What else is the purpose of the interim test? What happens during lessons when students have been driving independently for quite some time — making decisions, correcting mistakes — with the instructor consciously taking a step back?
That is where confidence should be built. That is where the calmness needed to perform at an exam level is developed.
A well-trained student is not only a safe driver, but also someone who knows how to demonstrate that safety during an exam.
The idea that students only drive independently for the first time during the exam feels strange to me. As instructors, it is our responsibility to foster that independence long before that moment arrives.

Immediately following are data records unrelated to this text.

Setup of run A:
// cordicMagPh
module cordicMagPh
   #(parameter integer N        = 13,  
     parameter integer XY_WIDTH = 18)  
    (input  wire                           clk,
     input  wire                           reset,    
     input  wire                           st,       
     input  wire signed [XY_WIDTH - 1 : 0] xin,      
     input  wire signed [XY_WIDTH - 1 : 0] yin,      
     output reg                            rdy,      
     output wire        [XY_WIDTH - 1 : 0] mag,      
     output wire signed [XY_WIDTH + 1 : 0] ph);
For scale: about 2400 cells after synthesis, about 78 I/O pins, ~0.019 mm^2 of cells after synthesis.
Settings: LEC_CHECK=0, CAP_MARGIN=0, CORE_ASPECT_RATIO=0.94, CORE_MARGIN=2, CORE_UTILIZATION=72, CTS_CLUSTER_DIAMETER=262, CTS_CLUSTER_SIZE=58, PLACE_DENSITY_LB_ADDON=0.01, SETUP_SLACK_MARGIN=1.86, SLEW_MARGIN=20, TNS_END_PERCENT=5; clock period 6.51 ns.
run.sh (not shown) runs the stock make flow with config.mk's settings and CLKGATE_MAP_FILE=.
Every stage of run A finished as expected; the final checks, on the other hand, flagged negative setup slack, which means the layout fails.
[flow/run.sh]
#!/bin/bash
# the make line also repeats each setting of config.mk as NAME=value (left out here)
make -C /OpenROAD-flow-scripts/flow DESIGN_CONFIG=/design/flow/config.mk WORK_HOME=/design/flow/orfs CLKGATE_MAP_FILE= finish
[flow/config.mk]
export PLATFORM = sky130hd
export DESIGN_NAME = fir
export DESIGN_NICKNAME = fir
export VERILOG_FILES = /design/flow/design.v
export SDC_FILE = /design/flow/constraint.sdc
export NUM_CORES = 4
export LEC_CHECK = 0
export CAP_MARGIN = 20
export CELL_PAD_IN_SITES_GLOBAL_PLACEMENT = 1
export CORE_ASPECT_RATIO = 1.47
export CORE_MARGIN = 2
export CORE_UTILIZATION = 68
export CTS_CLUSTER_DIAMETER = 272
export CTS_CLUSTER_SIZE = 99
export GPL_ROUTABILITY_DRIVEN = 0
export MIN_ROUTING_LAYER = met1
export PLACE_DENSITY = 0.89
export SETUP_SLACK_MARGIN = -0.97
export SLEW_MARGIN = 20
export TNS_END_PERCENT = 5
[flow/constraint.sdc]
create_clock -name core_clock -period 19.7 [get_ports {clk_100k}]
set_input_delay 3.9400 -clock core_clock [delete_from_list [all_inputs] [get_ports {clk_100k}]]
set_output_delay 3.9400 -clock core_clock [all_outputs]
set_load 0.01 [all_outputs]
[flow/design.v]
`timescale 1ns/1ps
module fir(
	input			clk_100k,
	input			rst_n,
	input 	signed [8:0]	samp_in,
	output 	signed [8:0]	fir_out	
);
wire	signed [15:0]	b[0:20];
reg	signed [8:0]	samp[0:20]; 
wire signed [24:0]	mult[0:20];
wire signed [33:0]	sum;
assign b[0] = 16'h0312;
assign b[1] = 16'h03F8;
assign b[2] = 16'h0694;
assign b[3] = 16'h0AAD;
assign b[4] = 16'h0FE6;
assign b[5] = 16'h15BC;
assign b[6] = 16'h1B9F;
assign b[7] = 16'h20F9;
assign b[8] = 16'h2539;
assign b[9] = 16'h27F6;
assign b[10] = 16'h28E9;
assign b[11] = 16'h27F6;
assign b[12] = 16'h2539;
assign b[13] = 16'h20F9;
assign b[14] = 16'h1B9F;
assign b[15] = 16'h15BC;
assign b[16] = 16'h0FE6;
assign b[17] = 16'h0AAD;
assign b[18] = 16'h0694;
assign b[19] = 16'h03F8;
assign b[20] = 16'h0312;
integer i;
always @(posedge clk_100k or negedge rst_n) begin
	if(!rst_n) begin
		for(i=20;i>=0;i=i-1)begin
			samp[i] <= 0;
		end
	end
	else begin  
		for(i=20;i>0;i=i-1)begin
			samp[i] <= samp[i-1];
		end
		samp[0] <= samp_in;
	end
end
genvar j;
for(j=0;j<=20;j=j+1)begin
	assign mult[j] = $signed(samp[j])*$signed(b[j]);
end
assign sum = mult[0]+mult[1]+mult[2]+mult[3]+mult[4]+mult[5]+mult[6]+mult[7]+mult[8]+mult[9]+mult[10]+mult[11]+mult[12]+mult[13]+mult[14]+mult[15]+mult[16]+mult[17]+mult[18]+mult[19]+mult[20];
assign fir_out = sum[24:16];
endmodule
==> flow_summary.json, run 1 <==
{
  "warnings": 132,
  "crit_family": "adder cells",
  "worstPathMaxFanout": 6,
  "ys_types": 71,
  "clkSlewWorstSetupHoldPaths_ns": 0.09,
  "maxSlewHeadroom": 0.355,
  "reg2reg_to": "samp[20][8]$_DFF_PN0_",
  "ys_async_sr_fraction": 1.00,
  "post-route-util": 0.715,
  "grt_pass1_vias": 38100,
  "drt_iter0_markers": 1813,
  "dr_total_vias": 33600,
  "ys_area_um2": 53600,
  "stdcell_area_um2": 55700,
  "r2r-start": "samp[19][8]$_DFF_PN0_",
  "worstPathRequired_ns": 15.76,
  "worst_r2r_path_depth": 0,
  "top_cell_area_share": 0.414,
  "fa_ha_area_frac": 0.688,
  "ys_seq_elements": 189,
  "grt_util_all_layers": 0.367,
  "ys_sh_simple": 0.0297,
  "ys_cells": 4978,
  "dpl_cell_area_um2": 55100,
  "cts_hold_buffers": 0,
  "max_clock_freq_ghz": 0.0562,
  "finalCriticalPeriod_ns": 17.79,
  "mux_share": 0.00133,
  "crit_path_end": "fir_out[8]",
  "synth_top_cell_by_area": "fa_1",
  "grt_max_degree": 74,
  "grt_antenna_before_repair": 3,
  "cp_num_cells": 40,
  "cap_viol_max_count": 0,
  "setup-tns-final_ns": 0,
  "edf_count": 0,
  "cts_htree_levels": 4,
  "rsz0062_at_grt": "no",
  "floorplan.nets": 7272,
  "syn_inst": 4978,
  "reg2reg_slack_ns": 18.59,
  "startpoint_type": "flip-flop",
  "setup_viol": 0,
  "place_ws_ns": 2.62,
  "clkSinkCount": 189,
  "hold_path_end": "samp[17][4]$_DFF_PN0_",
  "rows": 124,
  "cp.arrival_ns": 13.85,
  "die_width_um": 236,
  "whs_path_depth": 0,
  "ys_sh_xor": 0.0335,
  "yosysSeqAreaShare": 0.0882,
  "io_pins": 20,
  "io_buffers": 19,
  "yosys-top-cells-count": "1579 x inv_1, 1175 x ha_1, 1108 x fa_1, 189 x dfrtp_1, 127 x a21oi_1",
  "finClkSkew_ns": 0.0183,
  "cts_setup_buffers": 0,
  "status": "timing/DRC/antenna clean",
  "ff_type": "dfrtp_1",
  "path_common_cell": "fa_1",
  "chip_area_um2": 81200,
  "most_common_cell": "inv_1",
  "topCombFamilyByArea": "adder cells",
  "fp.dieH_um": 344,
  "finalMaxSlewViolations": 0,
  "vias_per_cell": 5.56,
  "final_cells": 6036,
  "worstHoldStart": "samp[16][4]$_DFF_PN0_",
  "place_inst": 6003,
  "areaGrowthSynthToFinish_pct": 3.88,
  "synthAoiAreaFrac": 0.0482,
  "fin_ws_ns": 1.91,
  "cts_inserted_buffers": 17,
  "worstSkewPairLatency_ns": 0.54,
  "core_area_um2": 77900,
  "wl_per_cell_um": 22.9,
  "topCellsByArea": "fa_1 41%, ha_1 27%, inv_1 11%, dfrtp_1 8.8%, xnor2_1 1.9%",
  "drc": 0,
  "cts_resized": 0,
  "overflow": 0,
  "startpoint": "samp[9][0]$_DFF_PN0_",
  "hold_path.class": "reg -> reg",
  "synth_warnings": 2,
  "postSynthAreaPerCell_um2": 10.8,
  "holdWs_ns": 0.490,
  "postRouteWirelength_um": 138000,
  "dp_hpwl_um": 124000,
  "cp_slowest_cell": "fa_1",
  "drtAntennaViolNets": 0,
  "cts.path.max_buffers": 2,
  "cpPeakStageDelay_ns": 0.72,
  "finalCritPeriodShare": 0.903,
  "synth_area_um2": 53600,
  "fin_nets": 7308,
  "hold_viol": 0,
  "critPathBufInv": 9,
  "worst_setup_path_end_kind": "output port",
  "fp_util": 0.689,
  "grt_pass1_wl_um": 217000,
  "tightest_slew_ns": 0.960,
  "worstSetupPathType": "reg -> out",
  "cts_root_buf": "clkbuf_16",
  "cts_tree": "yes",
  "drt_first_pass_iters": 8
}
area by class of cell:
class	instances	area, um^2
Clock buffer	17	425
Antenna cell	1	2.50
Inverter	1579	5930
Clock inverter	15	205
Multi-Input combinational cell	3204	42900
Timing Repair Buffer	23	225
Sequential cell	189	4730
Fill cell	5866	22200
Tap cell	1008	1260
routing by layer:
layer / GRT usage / wire [um]
met1: 0.417 / 50400
met2: 0.634 / 68400
met3: 0.0607 / 7070
met4: 0.267 / 12200
met5: 0 / 13
==> inputs of run 2 (changes only) <==
CAP_MARGIN = 5   (was 20)
CELL_PAD_IN_SITES_GLOBAL_PLACEMENT = default   (was 1)
CORE_ASPECT_RATIO = default   (was 1.47)
CORE_MARGIN = 9   (was 2)
CORE_UTILIZATION = 21   (was 68)
CTS_CLUSTER_DIAMETER = default   (was 272)
CTS_CLUSTER_SIZE = default   (was 99)
GPL_TIMING_DRIVEN = 0   (was default)
MIN_ROUTING_LAYER = met2   (was met1)
PLACE_DENSITY = default   (was 0.89)
SETUP_SLACK_MARGIN = 2.64   (was -0.97)
TNS_END_PERCENT = default   (was 5)
clock period = 16.0 ns   (was 19.7 ns; I/O delays follow)
==> flow_summary.json, run 2 <==
{
  "status": "timing/DRC/antenna clean",
  "warnings": 135,
  "tightest_slew_ns": 1.03,
  "drt_iter0_markers": 7139,
  "grt_util_all_layers": 0.171,
  "fin_nets": 7387,
  "synth_warnings": 2,
  "fp_util": 0.211,
  "worst_r2r_path_depth": 0,
  "ys_sh_simple": 0.0297,
  "place_ws_ns": -0.656,
  "grt_use_met1": 0,
  "areaGrowthSynthToFinish_pct": 13.5,
  "edf_count": 0,
  "cp.arrival_ns": 12.60,
  "worstSetupPathType": "reg -> out",
  "fp.dieH_um": 523,
  "cts_root_buf": "clkbuf_16",
  "finalMaxSlewViolations": 0,
  "yosysSeqAreaShare": 0.0882,
  "grt_pass1_vias": 57500,
  "reg2reg_slack_ns": 14.77,
  "critPathBufInv": 10,
  "postSynthAreaPerCell_um2": 10.8,
  "drt_first_pass_iters": 10,
  "chip_area_um2": 274000,
  "floorplan.nets": 7272,
  "vias_per_cell": 5.58,
  "worstPathRequired_ns": 12.80,
  "clkSinkCount": 189,
  "reg2reg_to": "samp[11][8]$_DFF_PN0_",
  "ys_cells": 4978,
  "ys_types": 71,
  "cts_inserted_buffers": 17,
  "setup_viol": 0,
  "ff_type": "dfrtp_1",
  "most_common_cell": "inv_1",
  "max_clock_freq_ghz": 0.0633,
  "postRouteWirelength_um": 153000,
  "globalRouteMet2Util": 0.192,
  "die_width_um": 523,
  "grt_pass1_wl_um": 233000,
  "ys_area_um2": 53600,
  "finalCriticalPeriod_ns": 15.80,
  "drc": 0,
  "overflow": 0,
  "worstPathMaxFanout": 4,
  "synthAoiAreaFrac": 0.0482,
  "ys_sh_xor": 0.0335,
  "synth_area_um2": 53600,
  "hold_path_end": "samp[5][1]$_DFF_PN0_",
  "gr-usage-met3": 0.231,
  "yosys-top-cells-count": "1579 x inv_1, 1175 x ha_1, 1108 x fa_1, 189 x dfrtp_1, 127 x a21oi_1",
  "hold_viol": 0,
  "mux_share": 0.00133,
  "ys_seq_elements": 189,
  "fa_ha_area_frac": 0.688,
  "gr-max-usage-layer": "met3",
  "finClkSkew_ns": 0.0208,
  "cp_num_cells": 40,
  "cp_slowest_cell": "fa_2",
  "cts_htree_levels": 4,
  "syn_inst": 4978,
  "cpPeakStageDelay_ns": 0.68,
  "fin_ws_ns": 0.202,
  "finalCritPeriodShare": 0.987,
  "cts.path.max_buffers": 2,
  "whs_path_depth": 0,
  "cap_viol_max_count": 0,
  "clkSlewWorstSetupHoldPaths_ns": 0.09,
  "worst_setup_path_end_kind": "output port",
  "cts_tree": "yes",
  "io_pins": 20,
  "ys_async_sr_fraction": 1.00,
  "fillers": 26900,
  "path_common_cell": "fa_1",
  "core_area_um2": 254000,
  "hold_path.class": "reg -> reg",
  "io_buffers": 19,
  "wl_per_cell_um": 17.9,
  "startpoint_type": "flip-flop",
  "crit_path_end": "fir_out[7]",
  "synth_top_cell_by_area": "fa_1",
  "topCellsByArea": "fa_1 41%, ha_1 27%, inv_1 11%, dfrtp_1 8.8%, xnor2_1 1.9%",
  "grt_max_degree": 72,
  "r2r-start": "samp[10][8]$_DFF_PN0_",
  "maxSlewHeadroom": 0.312,
  "crit_family": "adder cells",
  "dp_hpwl_um": 128000,
  "grt_antenna_before_repair": 16,
  "worstHoldStart": "samp[4][1]$_DFF_PN0_",
  "dr_total_vias": 47500,
  "startpoint": "samp[9][1]$_DFF_PN0_",
  "top_cell_area_share": 0.414,
  "worstSkewPairLatency_ns": 0.56,
  "topCombFamilyByArea": "adder cells",
  "rows": 185,
  "drtAntennaViolNets": 0,
  "rsz0062_at_grt": "yes"
}
## run 2: final cells by class
type | count | area, um^2 | share of cell area
Tap cell | 3366 | 4210 | 0.0692
Buffer | 6 | 42.5 | 0.000699
Inverter | 1579 | 5940 | 0.0976
Multi-Input combinational cell | 3204 | 44300 | 0.728
Timing Repair Buffer | 96 | 893 | 0.0147
Clock inverter | 11 | 148 | 0.00243
Antenna cell | 36 | 90.1 | 0.00148
Sequential cell | 189 | 4790 | 0.0786
Clock buffer | 21 | 460 | 0.00756
## run 2: repair_timing
item / 4_1_cts / 5_1_grt
pin swaps: 171 / 63
setup endpoints to repair: 9 / 9
endpoints found under the hold margin: 0 / 0
cloned: 0 / 0
resized: 256 / 70
hold buffers: 0 / 0
setup buffers: 56 / 19
## run 2: per-layer routing
| layer | vias to the layer above | wire (um) | share of wire |
|---|---|---|---|
| met5 | - | 3900 | 0.026 |
| met4 | 105 | 15600 | 0.10 |
| met3 | 1426 | 60500 | 0.40 |
| met2 | 12700 | 72600 | 0.48 |
| met1 | 17900 | 0 | 0 |
| li1 | 15300 | - | - |
## run 2: stage by stage
| stage | hold slack, ns | area (um^2) | TNS (ns) | cells | util |
|---|---|---|---|---|---|
| after floorplan | 0.403 | 53900 | 0 | 4978 | - |
| after global routing | 0.480 | 60800 | -0.468 | 8494 | 0.239 |
| after CTS | 0.466 | 60400 | 0 | 8453 | 0.238 |
| after global placement | 0.447 | 58300 | -3.02 | 8363 | 0.229 |
| after detailed placement | 0.448 | 58300 | -3.55 | 8365 | 0.229 |
| final | 0.463 | 60900 | 0 | 8508 | 0.240 |
==> inputs of run 3 (changes only) <==
CAP_MARGIN = 15   (was 5)
CELL_PAD_IN_SITES_DETAIL_PLACEMENT = 2   (was default)
CELL_PAD_IN_SITES_GLOBAL_PLACEMENT = 3   (was default)
CORE_ASPECT_RATIO = 1.59   (was default)
CORE_MARGIN = 2   (was 9)
CORE_UTILIZATION = 33   (was 21)
CTS_CLUSTER_DIAMETER = 156   (was default)
CTS_CLUSTER_SIZE = 40   (was default)
GPL_TIMING_DRIVEN = 1   (was 0)
HOLD_SLACK_MARGIN = 0.09   (was default)
MAX_ROUTING_LAYER = met4   (was default)
PLACE_DENSITY_LB_ADDON = 0.17   (was default)
SETUP_SLACK_MARGIN = default   (was 2.64)
TNS_END_PERCENT = 90   (was default)
==> flow_summary.json, run 3 <==
{
  "status": "timing/DRC/antenna clean",
  "cts_hold_buffers": 0,
  "areaGrowthSynthToFinish_pct": 11.2,
  "worstHoldStart": "samp[16][4]$_DFF_PN0_",
  "syn_inst": 4978,
  "synthAoiAreaFrac": 0.0482,
  "fin_nets": 7464,
  "ys_sh_simple": 0.0297,
  "dp_hpwl_um": 177000,
  "topCombFamilyByArea": "adder cells",
  "vias_per_cell": 6.47,
  "cpPeakStageDelay_ns": 0.66,
  "hold_path.class": "reg -> reg",
  "r2r-start": "samp[3][0]$_DFF_PN0_",
  "grt_pass1_vias": 60200,
  "reg2reg_to": "samp[4][0]$_DFF_PN0_",
  "grt_pass1_wl_um": 285000,
  "holdWs_ns": 0.466,
  "postRouteWirelength_um": 199000,
  "overflow": 0,
  "finalCritPeriodShare": 0.983,
  "hold_path_end": "samp[17][4]$_DFF_PN0_",
  "crit_path_end": "fir_out[5]",
  "rows": 186,
  "io_pins": 20,
  "path_common_cell": "fa_1",
  "cts_tree": "yes",
  "dpl_cell_area_um2": 57300,
  "drtAntennaViolNets": 0,
  "place_inst": 7261,
  "setup_viol": 0,
  "synth_warnings": 2,
  "fa_ha_area_frac": 0.688,
  "chip_area_um2": 166000,
  "cts_inserted_buffers": 25,
  "grt_max_degree": 56,
  "yosys-top-cells-count": "1579 x inv_1, 1175 x ha_1, 1108 x fa_1, 189 x dfrtp_1, 127 x a21oi_1",
  "ys_seq_elements": 189,
  "ff_type": "dfrtp_1",
  "postSynthAreaPerCell_um2": 10.8,
  "floorplan.nets": 7272,
  "finalMaxSlewViolations": 0,
  "hold_viol": 0,
  "fp_util": 0.332,
  "drt_first_pass_iters": 8,
  "warnings": 138,
  "ys_async_sr_fraction": 1.00,
  "critPathBufInv": 12,
  "top_cell_area_share": 0.414,
  "worstSetupPathType": "reg -> out",
  "cts_htree_levels": 4,
  "ys_types": 71,
  "rsz0062_at_grt": "yes",
  "drt_iter0_markers": 6629,
  "cp_slowest_cell": "fa_2",
  "finalCriticalPeriod_ns": 15.72,
  "cp.arrival_ns": 12.52,
  "final_cells": 7470,
  "stdcell_area_um2": 59700,
  "worstPathRequired_ns": 12.80,
  "cap_viol_max_count": 0,
  "clkSinkCount": 189,
  "dr_total_vias": 48400,
  "topCellsByArea": "fa_1 41%, ha_1 27%, inv_1 11%, dfrtp_1 8.8%, xnor2_1 1.9%",
  "synth_area_um2": 53600,
  "worstPathMaxFanout": 4,
  "ys_sh_xor": 0.0335,
  "cts.path.max_buffers": 3,
  "max_clock_freq_ghz": 0.0636,
  "grt_util_all_layers": 0.382,
  "reg2reg_slack_ns": 14.56,
  "most_common_cell": "inv_1",
  "mux_share": 0.00133,
  "finClkSkew_ns": 0.0382,
  "io_buffers": 19,
  "whs_path_depth": 0,
  "cts_root_buf": "clkbuf_16",
  "drc": 0,
  "fp.dieH_um": 512,
  "synth_top_cell_by_area": "fa_1",
  "startpoint": "samp[9][2]$_DFF_PN0_",
  "wl_per_cell_um": 26.7,
  "ys_cells": 4978,
  "clkSlewWorstSetupHoldPaths_ns": 0.06,
  "startpoint_type": "flip-flop",
  "worst_r2r_path_depth": 0,
  "tightest_slew_ns": 1.29,
  "edf_count": 0,
  "core_area_um2": 162000,
  "yosysSeqAreaShare": 0.0882,
  "maxSlewHeadroom": 0.138,
  "die_width_um": 324,
  "grt_antenna_before_repair": 25,
  "worstSkewPairLatency_ns": 0.60,
  "cp_num_cells": 44,
  "worst_setup_path_end_kind": "output port",
  "crit_family": "adder cells",
  "ys_area_um2": 53600
}
-- run 3: metrics by stage --
stage,setup TNS (ns),setup WS [ns],utilization
finish,0,0.277,0.369
global route,-0.204,-0.0744,0.369
CTS,-0.0916,-0.0878,0.361
detailed placement,-0.0198,-0.0198,0.355
global placement,0,0.138,0.355
floorplan,0,1.27,-
-- run 3: timing repair --
item | in CTS | in global routing
buffers inserted | 14 | 30
gates resized | 43 | 196
setup endpoints to repair | 9 | 9
pin swaps | 9 | 82
-- run 3: area by class of cell --
class                      count  area [um^2]
timing repair buffer         171         1340
inverter                    1579         5930
multi-input combinational   3204        43900
clock buffer                  30          664
sequential                   189         4760
fill                       17400       102000
antenna                      132          330
clock inverter                 3         42.5
tap                         2162         2710
-- run 3: routing by layer --
layer  global-route usage  part of all wire  vias up  wire (um)
met5                    -                 0        -          0
met4               0.0934             0.091        0      18200
met3                0.390              0.32      995      63800
met2                0.509              0.59    13700     117000
met1                    -                 0    18100          0
li1                     -                 -    15600          -
==> inputs of run 4 (changes only) <==
CAP_MARGIN = 0   (was 15)
CELL_PAD_IN_SITES_DETAIL_PLACEMENT = default   (was 2)
CELL_PAD_IN_SITES_GLOBAL_PLACEMENT = 0   (was 3)
CORE_ASPECT_RATIO = default   (was 1.59)
CORE_MARGIN = 8   (was 2)
CORE_UTILIZATION = 46   (was 33)
CTS_CLUSTER_DIAMETER = default   (was 156)
CTS_CLUSTER_SIZE = 55   (was 40)
GPL_ROUTABILITY_DRIVEN = default   (was 0)
HOLD_SLACK_MARGIN = default   (was 0.09)
MIN_ROUTING_LAYER = default   (was met2)
PLACE_DENSITY_LB_ADDON = 0.02   (was 0.17)
TNS_END_PERCENT = default   (was 90)
clock period = 17.2 ns   (was 16.0 ns; I/O delays follow)
==> flow_summary.json, run 4 <==
{
  "vias_per_cell": 4.91,
  "dr_total_vias": 32200,
  "synth_area_um2": 53600,
  "yosys-top-cells-count": "1579 x inv_1, 1175 x ha_1, 1108 x fa_1, 189 x dfrtp_1, 127 x a21oi_1",
  "rows": 125,
  "postSynthAreaPerCell_um2": 10.8,
  "postRouteWirelength_um": 146000,
  "finClkSkew_ns": 0.0231,
  "synth_warnings": 2,
  "gp_congestion": 0.923,
  "cp_num_cells": 42,
  "setup-tns-final_ns": 0,
  "grt_antenna_before_repair": 8,
  "cts_inserted_buffers": 17,
  "drtAntennaViolNets": 0,
  "cp.arrival_ns": 13.26,
  "edf_count": 0,
  "finalCritPeriodShare": 0.971,
  "grt_max_degree": 80,
  "ys_async_sr_fraction": 1.00,
  "finalMaxSlewViolations": 0,
  "dp_hpwl_um": 134000,
  "worstHoldStart": "samp[16][4]$_DFF_PN0_",
  "warnings": 132,
  "drc": 0,
  "cts_hold_buffers": 0,
  "io_buffers": 19,
  "chip_area_um2": 128000,
  "core_area_um2": 116000,
  "top_cell_area_share": 0.414,
  "ys_sh_xor": 0.0335,
  "overflow": 0,
  "ys_types": 71,
  "finalCriticalPeriod_ns": 16.70,
  "yosysSeqAreaShare": 0.0882,
  "ys_area_um2": 53600,
  "most_common_cell": "inv_1",
  "worst_r2r_path_depth": 0,
  "fa_ha_area_frac": 0.688,
  "cts_root_buf": "clkbuf_16",
  "rsz0062_at_grt": "no",
  "floorplan.nets": 7272,
  "io_pins": 20,
  "worst_setup_path_end_kind": "output port",
  "worstSkewPairLatency_ns": 0.57,
  "startpoint_type": "flip-flop",
  "grt_util_all_layers": 0.246,
  "topCombFamilyByArea": "adder cells",
  "crit_family": "adder cells",
  "ys_seq_elements": 189,
  "max_clock_freq_ghz": 0.0599,
  "cts_tree": "yes",
  "synthAoiAreaFrac": 0.0482,
  "areaGrowthSynthToFinish_pct": 5.14,
  "cap_viol_max_count": 0,
  "post-route-util": 0.487,
  "clkSlewWorstSetupHoldPaths_ns": 0.08,
  "hold_viol": 0,
  "topCellsByArea": "fa_1 41%, ha_1 27%, inv_1 11%, dfrtp_1 8.8%, xnor2_1 1.9%",
  "fp.dieH_um": 357,
  "r2r-start": "samp[10][0]$_DFF_PN0_",
  "clkSinkCount": 189,
  "tightest_slew_ns": 0.836,
  "ys_sh_simple": 0.0297,
  "drt_first_pass_iters": 5,
  "setup_viol": 0,
  "grt_pass1_vias": 35400,
  "worstSetupPathType": "reg -> out",
  "drt_iter0_markers": 1428,
  "worstPathMaxFanout": 6,
  "whs_path_depth": 0,
  "die_width_um": 357,
  "grt_pass1_wl_um": 221000,
  "reg2reg_slack_ns": 16.13,
  "cp_slowest_cell": "fa_2",
  "crit_path_end": "fir_out[8]",
  "ff_type": "dfrtp_1",
  "synth_top_cell_by_area": "fa_1",
  "cts_htree_levels": 4,
  "critPathBufInv": 10,
  "fin_nets": 7318,
  "fp_util": 0.463,
  "worstPathRequired_ns": 13.76,
  "startpoint": "samp[9][0]$_DFF_PN0_",
  "cts.path.max_buffers": 2,
  "ys_cells": 4978,
  "hold_path.class": "reg -> reg",
  "mux_share": 0.00133,
  "status": "timing/DRC/antenna clean",
  "path_common_cell": "fa_1",
  "syn_inst": 4978,
  "maxSlewHeadroom": 0.443,
  "cpPeakStageDelay_ns": 0.68,
  "wl_per_cell_um": 22.3,
  "reg2reg_to": "samp[11][0]$_DFF_PN0_",
  "hold_path_end": "samp[17][4]$_DFF_PN0_"
}
## run 4: cell type report
class,instances,area [um^2]
timing repair buffer,33,300
fill,10900,59500
clock inverter,14,123
inverter,1579,5930
tap,1524,1910
clock buffer,18,439
sequential,189,4730
multi-input combinational,3204,43000
antenna,2,5.00
## run 4: per-stage QoR
step | area (um^2) | hold WS (ns) | cells | setup WS [ns]
final | 56400 | 0.449 | 6563 | 0.504
after global routing | 56400 | 0.463 | 6562 | 0.0520
after CTS | 56300 | 0.451 | 6559 | 0.295
after detailed placement | 55800 | 0.433 | 6527 | 0.969
after global placement | 55800 | 0.426 | 6527 | 1.09
after floorplan | 53600 | 0.403 | 4978 | 2.23
## run 4: layer usage
layer | wire length (um) | track usage
met1 | 67300 | 0.329
met2 | 70500 | 0.402
met3 | 4570 | 0.0253
met4 | 3800 | 0.0620
met5 | 0 | -
## run 4: timing repair
action                     CTS  global route
buffers inserted             0             2
setup endpoints to repair    0             7
gates resized                0             4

The CBR does what the CBR does
The CBR is not a training institute. It is not a coach, nor a learning environment. The exam is, and always will be, a snapshot in time.
Roughly forty minutes in which a candidate must drive:
Smoothly, efficiently, safely, and independently.
Nothing more. Nothing less.
If we truly wanted to assess excellent drivers, exams would only take place during peak traffic hours — specifically between 2:00 PM and 6:00 PM. That is when traffic insight, stress resistance, and anticipation become visible.
But that is not how the system is designed. And we must be honest about that.
Fixing lessons and exams in advance? Preferably not.
As a driving school, you should ideally avoid fixing lessons and exams too far in advance.
Learning to drive is not a linear process. Every student develops differently. Planning should never outweigh development.
Yet it happens — often due to commercial pressure or external expectations. And that creates exactly the tension we claim we want to avoid.
When is someone a good driver?
That remains the real dilemma.
Is someone a good driver for the driving license, or only afterward?
Personally, I prefer to keep it clear and simple.
The primary responsibility of a driving school is to support candidates in obtaining their driving license.
Nothing more. Nothing less.
There is nothing philosophical about that. It does not mean careless training — quite the opposite. But it does mean being honest about our role within the system as it currently exists.
Driving skill grows through experience. And that experience truly begins after the pink license card is in your pocket.